REQUIREMENT –
As the answer, set down the lines below from the one containing "buffers and inverters,3,0.47" through the one containing "buf | 8 | 10 |", exactly and inclusively, and no others.

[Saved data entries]

==> src/rtl/class_argmax_sequencer_if.sv <==
// Bus between the class argmax sequencer (master) and its environment (slave):
// inference control plus the class-sum datapath. ARGMAX_TIMEOUT_EN adds timeout_err.
interface class_argmax_sequencer_if #(
  parameter int CLASS_W = 4,
  parameter int SUM_W   = 32
);
  logic                      start;
  logic                      busy;
  logic [CLASS_W-1:0]        class_sel;
  logic                      sum_req;
  logic signed [SUM_W-1:0]   class_sum;
  logic                      sum_valid;
  logic [CLASS_W-1:0]        predicted_class;
  logic signed [SUM_W-1:0]   best_sum;
  logic                      done;
`ifdef ARGMAX_TIMEOUT_EN
  logic                      timeout_err;

  modport master (
    input  start, class_sum, sum_valid,
    output busy, class_sel, sum_req, predicted_class, best_sum, done, timeout_err
  );

  modport slave (
    output start, class_sum, sum_valid,
    input  busy, class_sel, sum_req, predicted_class, best_sum, done, timeout_err
  );
`else
  modport master (
    input  start, class_sum, sum_valid,
    output busy, class_sel, sum_req, predicted_class, best_sum, done
  );

  modport slave (
    output start, class_sum, sum_valid,
    input  busy, class_sel, sum_req, predicted_class, best_sum, done
  );
`endif
endinterface

==> src/rtl/class_argmax_sequencer.sv <==
// Scans all classes, requests one signed class sum each and keeps a running argmax.
// Optional WAIT watchdog with sticky timeout_err is enabled by defining ARGMAX_TIMEOUT_EN.
module class_argmax_sequencer #(
  parameter int NUM_CLASSES    = 10,
  parameter int CLASS_W        = 4,
  parameter int SUM_W          = 32,
  parameter int TIMEOUT_CYCLES = 64
) (
  input logic                       clock,
  input logic                       reset,
  class_argmax_sequencer_if.master  bus
);

  localparam logic [CLASS_W-1:0]      LAST_CLASS = CLASS_W'(NUM_CLASSES - 1);
  localparam logic [CLASS_W-1:0]      CLASS_ZERO = {CLASS_W{1'b0}};
  localparam logic [CLASS_W-1:0]      CLASS_ONE  = CLASS_W'(1);
  localparam logic signed [SUM_W-1:0] MOST_NEG   = {1'b1, {(SUM_W-1){1'b0}}};
  localparam logic signed [SUM_W-1:0] SUM_ZERO   = {SUM_W{1'b0}};

  typedef enum logic [2:0] {
    ST_IDLE    = 3'd0,
    ST_ISSUE   = 3'd1,
    ST_WAIT    = 3'd2,
    ST_COMPARE = 3'd3,
    ST_DONE    = 3'd4
  } state_t;

  // Elaboration-time guard on the configuration range
  if ((NUM_CLASSES < 2) || (NUM_CLASSES > (2 ** CLASS_W)) || (TIMEOUT_CYCLES < 1)) begin : g_cfg_err
    $error("class_argmax_sequencer: illegal NUM_CLASSES/CLASS_W/TIMEOUT_CYCLES");
  end

  // The first class always loads; later classes need a strictly larger sum so ties keep the lower index
  function automatic logic take_new(input logic signed [SUM_W-1:0] cand,
                                    input logic signed [SUM_W-1:0] cur,
                                    input logic [CLASS_W-1:0]      sel);
    take_new = (sel == CLASS_ZERO) || (cand > cur);
  endfunction

  state_t                   state_r, state_s;
  logic [CLASS_W-1:0]       class_sel_r, class_sel_s;
  logic                     sum_req_r, sum_req_s;
  logic                     busy_r, busy_s;
  logic                     done_r, done_s;
  logic [CLASS_W-1:0]       predicted_r, predicted_s;
  logic signed [SUM_W-1:0]  best_r, best_s;
  logic signed [SUM_W-1:0]  run_max_r, run_max_s;
  logic [CLASS_W-1:0]       run_class_r, run_class_s;
  logic signed [SUM_W-1:0]  cap_sum_r, cap_sum_s;

`ifdef ARGMAX_TIMEOUT_EN
  localparam int CNT_W = $clog2(TIMEOUT_CYCLES + 1);
  localparam logic [CNT_W-1:0] CNT_LAST = CNT_W'(TIMEOUT_CYCLES - 1);
  localparam logic [CNT_W-1:0] CNT_ZERO = {CNT_W{1'b0}};
  localparam logic [CNT_W-1:0] CNT_ONE  = CNT_W'(1);

  logic [CNT_W-1:0]         wait_cnt_r, wait_cnt_s;
  logic                     timeout_err_r, timeout_err_s;
`endif

  // Next-state and next-register values; sum_req and busy look ahead so they align with the state
  always_comb begin
    state_s     = state_r;
    class_sel_s = class_sel_r;
    predicted_s = predicted_r;
    best_s      = best_r;
    run_max_s   = run_max_r;
    run_class_s = run_class_r;
    cap_sum_s   = cap_sum_r;
    done_s      = 1'b0;
`ifdef ARGMAX_TIMEOUT_EN
    wait_cnt_s    = wait_cnt_r;
    timeout_err_s = timeout_err_r;
`endif
    case (state_r)
      ST_IDLE: begin
        if (bus.start) begin
          state_s     = ST_ISSUE;
          class_sel_s = CLASS_ZERO;
          run_max_s   = MOST_NEG;
          run_class_s = CLASS_ZERO;
`ifdef ARGMAX_TIMEOUT_EN
          timeout_err_s = 1'b0;
`endif
        end else begin
          state_s = ST_IDLE;
        end
      end
      ST_ISSUE: begin
        state_s = ST_WAIT;
`ifdef ARGMAX_TIMEOUT_EN
        wait_cnt_s = CNT_ZERO;
`endif
      end
      ST_WAIT: begin
        if (bus.sum_valid) begin
          cap_sum_s = bus.class_sum;
          state_s   = ST_COMPARE;
`ifdef ARGMAX_TIMEOUT_EN
        end else if (wait_cnt_r == CNT_LAST) begin
          // A missing sum is scored as the most negative value so it cannot win after class 0
          cap_sum_s     = MOST_NEG;
          timeout_err_s = 1'b1;
          state_s       = ST_COMPARE;
        end else begin
          wait_cnt_s = wait_cnt_r + CNT_ONE;
          state_s    = ST_WAIT;
        end
`else
        end else begin
          state_s = ST_WAIT;
        end
`endif
      end
      ST_COMPARE: begin
        if (take_new(cap_sum_r, run_max_r, class_sel_r)) begin
          run_max_s   = cap_sum_r;
          run_class_s = class_sel_r;
        end else begin
          run_max_s   = run_max_r;
          run_class_s = run_class_r;
        end
        if (class_sel_r == LAST_CLASS) begin
          state_s = ST_DONE;
        end else begin
          class_sel_s = class_sel_r + CLASS_ONE;
          state_s     = ST_ISSUE;
        end
      end
      ST_DONE: begin
        predicted_s = run_class_r;
        best_s      = run_max_r;
        done_s      = 1'b1;
        state_s     = ST_IDLE;
      end
      default: begin
        state_s = ST_IDLE;
      end
    endcase
    sum_req_s = (state_s == ST_ISSUE);
    busy_s    = (state_s != ST_IDLE);
  end

  // FSM state register
  always_ff @(posedge clock or negedge reset) begin
    if (!reset) begin
      state_r <= ST_IDLE;
    end else begin
      state_r <= state_s;
    end
  end

  // Datapath and output registers
  always_ff @(posedge clock or negedge reset) begin
    if (!reset) begin
      class_sel_r <= CLASS_ZERO;
      sum_req_r   <= 1'b0;
      busy_r      <= 1'b0;
      done_r      <= 1'b0;
      predicted_r <= CLASS_ZERO;
      best_r      <= SUM_ZERO;
      run_max_r   <= MOST_NEG;
      run_class_r <= CLASS_ZERO;
      cap_sum_r   <= SUM_ZERO;
    end else begin
      class_sel_r <= class_sel_s;
      sum_req_r   <= sum_req_s;
      busy_r      <= busy_s;
      done_r      <= done_s;
      predicted_r <= predicted_s;
      best_r      <= best_s;
      run_max_r   <= run_max_s;
      run_class_r <= run_class_s;
      cap_sum_r   <= cap_sum_s;
    end
  end

`ifdef ARGMAX_TIMEOUT_EN
  // WAIT watchdog counter and sticky error flag
  always_ff @(posedge clock or negedge reset) begin
    if (!reset) begin
      wait_cnt_r    <= CNT_ZERO;
      timeout_err_r <= 1'b0;
    end else begin
      wait_cnt_r    <= wait_cnt_s;
      timeout_err_r <= timeout_err_s;
    end
  end

  assign bus.timeout_err = timeout_err_r;
`endif

  assign bus.busy            = busy_r;
  assign bus.class_sel       = class_sel_r;
  assign bus.sum_req         = sum_req_r;
  assign bus.done            = done_r;
  assign bus.predicted_class = predicted_r;
  assign bus.best_sum        = best_r;

endmodule
==> src/flat_wrapper.sv <==
// flat-port wrapper written by rule: the top's interface ports become plain ports
module class_argmax_sequencer_flat 
#(
  parameter int NUM_CLASSES    = 10,
  parameter int CLASS_W        = 4,
  parameter int SUM_W          = 32,
  parameter int TIMEOUT_CYCLES = 64
)
  (clock, reset, bus_start, bus_class_sum, bus_sum_valid, bus_busy, bus_class_sel, bus_sum_req, bus_predicted_class, bus_best_sum, bus_done);
  class_argmax_sequencer_if #(.CLASS_W(CLASS_W), .SUM_W(SUM_W)) bus_i ();
  input logic clock;
  input logic reset;
  input wire logic [$bits(bus_i.start)-1:0] bus_start;
  input wire logic [$bits(bus_i.class_sum)-1:0] bus_class_sum;
  input wire logic [$bits(bus_i.sum_valid)-1:0] bus_sum_valid;
  output wire logic [$bits(bus_i.busy)-1:0] bus_busy;
  output wire logic [$bits(bus_i.class_sel)-1:0] bus_class_sel;
  output wire logic [$bits(bus_i.sum_req)-1:0] bus_sum_req;
  output wire logic [$bits(bus_i.predicted_class)-1:0] bus_predicted_class;
  output wire logic [$bits(bus_i.best_sum)-1:0] bus_best_sum;
  output wire logic [$bits(bus_i.done)-1:0] bus_done;
  assign bus_i.start = bus_start;
  assign bus_i.class_sum = bus_class_sum;
  assign bus_i.sum_valid = bus_sum_valid;
  assign bus_busy = bus_i.busy;
  assign bus_class_sel = bus_i.class_sel;
  assign bus_sum_req = bus_i.sum_req;
  assign bus_predicted_class = bus_i.predicted_class;
  assign bus_best_sum = bus_i.best_sum;
  assign bus_done = bus_i.done;
  class_argmax_sequencer #(.NUM_CLASSES(NUM_CLASSES), .CLASS_W(CLASS_W), .SUM_W(SUM_W), .TIMEOUT_CYCLES(TIMEOUT_CYCLES)) u_core (.clock(clock), .reset(reset), .bus(bus_i));
endmodule
==> config.mk <==
export PLATFORM = sky130hd
export DESIGN_NAME = class_argmax_sequencer_flat
export DESIGN_NICKNAME = d
export VERILOG_FILES = /design/src/rtl/class_argmax_sequencer_if.sv /design/src/rtl/class_argmax_sequencer.sv /design/src/flat_wrapper.sv
export SDC_FILE = /design/constraint.sdc
export NUM_CORES = 1
export LEC_CHECK = 0
export ABC_AREA = 0
export CAP_MARGIN = 20
export CORE_MARGIN = 2
export CORE_UTILIZATION = 50
export DETAILED_ROUTE_END_ITERATION = 10
export GPL_TIMING_DRIVEN = 0
export PLACE_DENSITY_LB_ADDON = 0.2
export SYNTH_ARGS = -nofsm -noshare
export SYNTH_HDL_FRONTEND = slang
export SYNTH_SLANG_ARGS = --single-unit
export TNS_END_PERCENT = 100
==> constraint.sdc <==
create_clock -name clock -period 6.1 [get_ports clock]
set_input_delay 0.61 -clock clock [delete_from_list [all_inputs] [get_ports clock]]
set_output_delay 0.61 -clock clock [all_outputs]
set_load 0.02 [all_outputs]
==> summary.md <==
| Metric | Value |
|---|---|
| Wire per inst | 15.6 µm |
| Total number of yosys warnings | 0 |
| Setup crit start kind | flop |
| Setup repair after global routing missed its margin | no |
| Leakage power figure | 3.13 nW |
| Die boundary height | 107 µm |
| Cell at the slowest stage of the critical path | dfstp_2 |
| CP cell instances | inv_1, ha_1, nand4_2, nor4_4, o31a_2, o21ai_1, o311ai_1, buf_6, buf_12, mux2i_1 |
| First-pass iteration count of the detailed router | 4 |
| Maximum number of buffers from clock root to sink | 2 |
| Total via count after detailed routing | 3,487 |
| Most used flip-flop cell after synthesis | dfrtp_1 |
| Comb pwr share | 38.3% |
| Highest cell delay on the worst timing path | 0.52 ns |
| Core Area | 10,300 µm² |
| Cell Rows | 37 |
| Worst slew slack as a fraction of its limit | 53.0% |
| Class of the worst hold path | in -> async |
| CTS tree | built |
| Avg Inst Size Synth | 12.5 µm² |
| Max H-tree Level | 4 |
| Cell-internal power | 2.21 mW |
| Setup Total Neg Slack | 0 ns |
| Filler cells | 751 |
| Vias/cell | 5.18 |
| Setup violators final | 0 |
| Fraction of registers with async set or reset after synthesis | 100% |
| Detailed Route WL | 10.5 mm |
| Top post-synthesis cells by area | dfrtp_1 53%, mux2_2 14%, ha_1 8.2% |
| Post-detail-place hpwl | 7.30 mm |
| Wire length of the first global-routing pass | 17.8 mm |
| Cell area after synthesis | 5330 µm² |
| Sequential element share of the synthesized area | 53.6% |
| CTS root buffer | clkbuf_8 |
| Post-layout min period | 2.65 ns |
| Biggest area consumer among synthesized cells | dfrtp_1 |
| Final cycle utilization of the critical path | 43.4% |
| Cell count after synthesis | 427 |
| Number of buffers added on ports | 78 |
| Run status | complete, no violations |
| Fraction of power spent switching nets | 33.7% |
| Fin. max-slew vios | 0 |
| Overall track demand over capacity in global routing | 20.1% |
| Number of synthesized flops with an enable pin | 0 |
| Inserted Diodes | 0 |
| Post-detailed-route DRC marker count | 0 |
| Overflow left after global routing | 0 |
| Number of cells on the worst reg-to-reg path | 10 |
| Clock buffer count from CTS | 17 |
| Worst endpoint required time | 6.52 ns |
| Netlist cell types | 41 |
| Buffers inserted by post-CTS timing repair | 0 |
| Fraction of final layout cells with drive strength greater than 1 | 20.9% |
| Most frequent cells after synthesis | 113 x dfrtp_1, 67 x mux2_2, 44 x nand2_1 |
| Antenna viol nets, final | 0 |
| Syn Nets | 498 |
| Vias in the first global route | 3,651 |
| Worst Path Class, Setup | reg -> reg |
| Nets@finish | 596 |
| Max-Cap Viols | 0 |
| Tightest Pin Transition | 0.705 ns |
| Post-CTS Hold Buffers | 0 |
| Area growth syn-to-layout | 29.2% |
| # clock sinks | 114 |
| Cell area power density | 484 nW/µm² |
| Initial Util | 51.6% |
| Critical Path Sink Type | flop |
| First DRT Iteration DRCs | 150 |
| Fmax achieved | 378 MHz |
| Reg power frac | 33.2% |
| IR drop worst, VDD | 257 µV |
| Arr. time, crit path | 3.06 ns |
| Number of antenna violations at the first check in global routing | 0 |
| Insertion delay to the later sink of the worst-skew pair | 0.51 ns |
| DIE AREA | 11,500 µm² |
| Relative contribution of the clock network to total power | 28.5% |
| Worst-case clock skew | 0.0158 ns |
| Maximum number of pins on one net before global-route repair | 63 |
| CP Max Fanout | 10 |
| Final number of hold-violating endpoints | 0 |
| Hold slack final | 0.147 ns |
| Total of flip-flops plus latches after synthesis | 114 |
| Number of primary I/O pins | 79 |
| Fraction of post-synthesis cell area in the top cell type by area | 53.1% |
| Most frequent cell after synthesis | dfrtp_1 |
| Final Wtd Congestion | 0.807 |
| Count of instances resized after the clock tree is built | 0 |
| Sw Pwr | 1.12 mW |
| Clock slew at the register clock pins of the worst setup and hold paths | 0.06 ns |
| Floorplan die width | 107 µm |
final timing paths:
path / startpoint / to / slack, ns
min reg2reg: u_core.run_max_r[28] / u_core.bus.best_sum[28] / 0.50
min in group clock: u_core.run_max_r[28] / u_core.bus.best_sum[28] / 0.50
max reg2reg: u_core.run_max_r[31] / u_core.run_max_r[30] / 3.45
min: reset / u_core.cap_sum_r[3] / 0.15
max: u_core.run_max_r[31] / u_core.run_max_r[30] / 3.45
max in group asynchronous: reset / u_core.run_max_r[31] / 5.16
layer usage:
metal | global-route usage, % | vias up | part of all wire (%)
met5 | 0 | - | 0
met4 | 7.51 | 0 | 1.6
met2 | 32.1 | 74 | 47
li1 | - | 1673 | -
met1 | 26.7 | 1723 | 48
met3 | 4.86 | 17 | 3.2
cell type report:
type                       count  area [µm²]  area share (%)
sequential                   114        2850            41.5
multi-input combinational    256        2200            32.0
timing repair buffer          79         806            11.7
clock buffer                  22         473            6.87
tap                          136         170            2.47
inverter                      41         154            2.24
buffer                        16         118            1.71
clock inverter                 9         105            1.53
cell families after synthesis:
logic type / after synthesis / synth area share, %
AOI/OAI and AO/OA: 36 / 4.09
xor gates and xnor gates: 3 / 0.493
adders and majority gates: 35 / 8.22
buffers and inverters: 57 / 5.10
DFF: 114 / 53.6
muxes: 103 / 21.0
and+or+nand+nor: 79 / 7.49
critical path: cells and delay by family, from the launching register on:
kind,cells,cell delay [ns]
AND/OR/NAND/NOR,2,0.57
adder cells (fa/ha/maj),1,0.34
flip-flops,1,0.52
AO/OA/AOI/OAI,3,0.45
multiplexers,1,0.22
buffers and inverters,3,0.47
layout by cell type (no fill, tap or decap), drive strengths merged, types with 2 or more instances in the layout:
| master | synthesis | layout |
|---|---|---|
| dfrtp | 113 | 113 |
| clkdlybuf4s50 | 0 | 77 |
| mux2 | 68 | 68 |
| nand2 | 44 | 44 |
| inv | 41 | 41 |
| mux2i | 35 | 35 |
| ha | 35 | 35 |
| clkbuf | 8 | 30 |
| a21oi | 17 | 17 |
| buf | 8 | 10 |
| nor2 | 9 | 9 |
| nand4 | 8 | 8 |
| o21ai | 7 | 7 |
| nand3 | 5 | 5 |
| clkinvlp | 0 | 4 |
| and2 | 3 | 3 |
| clkinv | 0 | 3 |
| or3 | 2 | 2 |
| a21o | 2 | 2 |
| a21boi | 2 | 2 |
| nor2b | 2 | 2 |
| xor2 | 2 | 2 |
| bufinv | 0 | 2 |
stage by stage:
stage,setup WS (ns),util [%],power [mW],area (µm²),instances
after floorplan,3.79,-,2.06,5330,427
after global routing,3.32,66.6,3.55,6880,673
final,3.45,66.6,3.33,6880,673
after global placement,0.142,60.8,2.34,6280,641
after CTS,3.47,66.6,3.36,6880,673
after detailed placement,3.23,61.0,2.38,6300,642
power by group through the flow:
stage | Clock [mW] | Sequential, mW | Combinational [mW]
global route | 1.01 | 1.13 | 1.41
global placement | 0 | 1.11 | 1.23
CTS | 0.968 | 1.10 | 1.29
finish | 0.951 | 1.10 | 1.28
floorplan | 0 | 1.09 | 0.963
detailed placement | 0 | 1.11 | 1.27
registers in the layout, summed over array words and instances, names as in the netlist:
register,cells
u_core.state_r,3
u_core.bus.best_sum,32
u_core.run_class_r,4
u_core.bus.busy,1
u_core.bus.predicted_class,4
u_core.cap_sum_r,32
u_core.bus.class_sel,4
u_core.bus.done,1
u_core.bus.sum_req,1
u_core.run_max_r,32
No activity file was read; power rests on OpenSTA's default activity.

ANSWER FOR THE TASK –
buffers and inverters,3,0.47
layout by cell type (no fill, tap or decap), drive strengths merged, types with 2 or more instances in the layout:
| master | synthesis | layout |
|---|---|---|
| dfrtp | 113 | 113 |
| clkdlybuf4s50 | 0 | 77 |
| mux2 | 68 | 68 |
| nand2 | 44 | 44 |
| inv | 41 | 41 |
| mux2i | 35 | 35 |
| ha | 35 | 35 |
| clkbuf | 8 | 30 |
| a21oi | 17 | 17 |
| buf | 8 | 10 |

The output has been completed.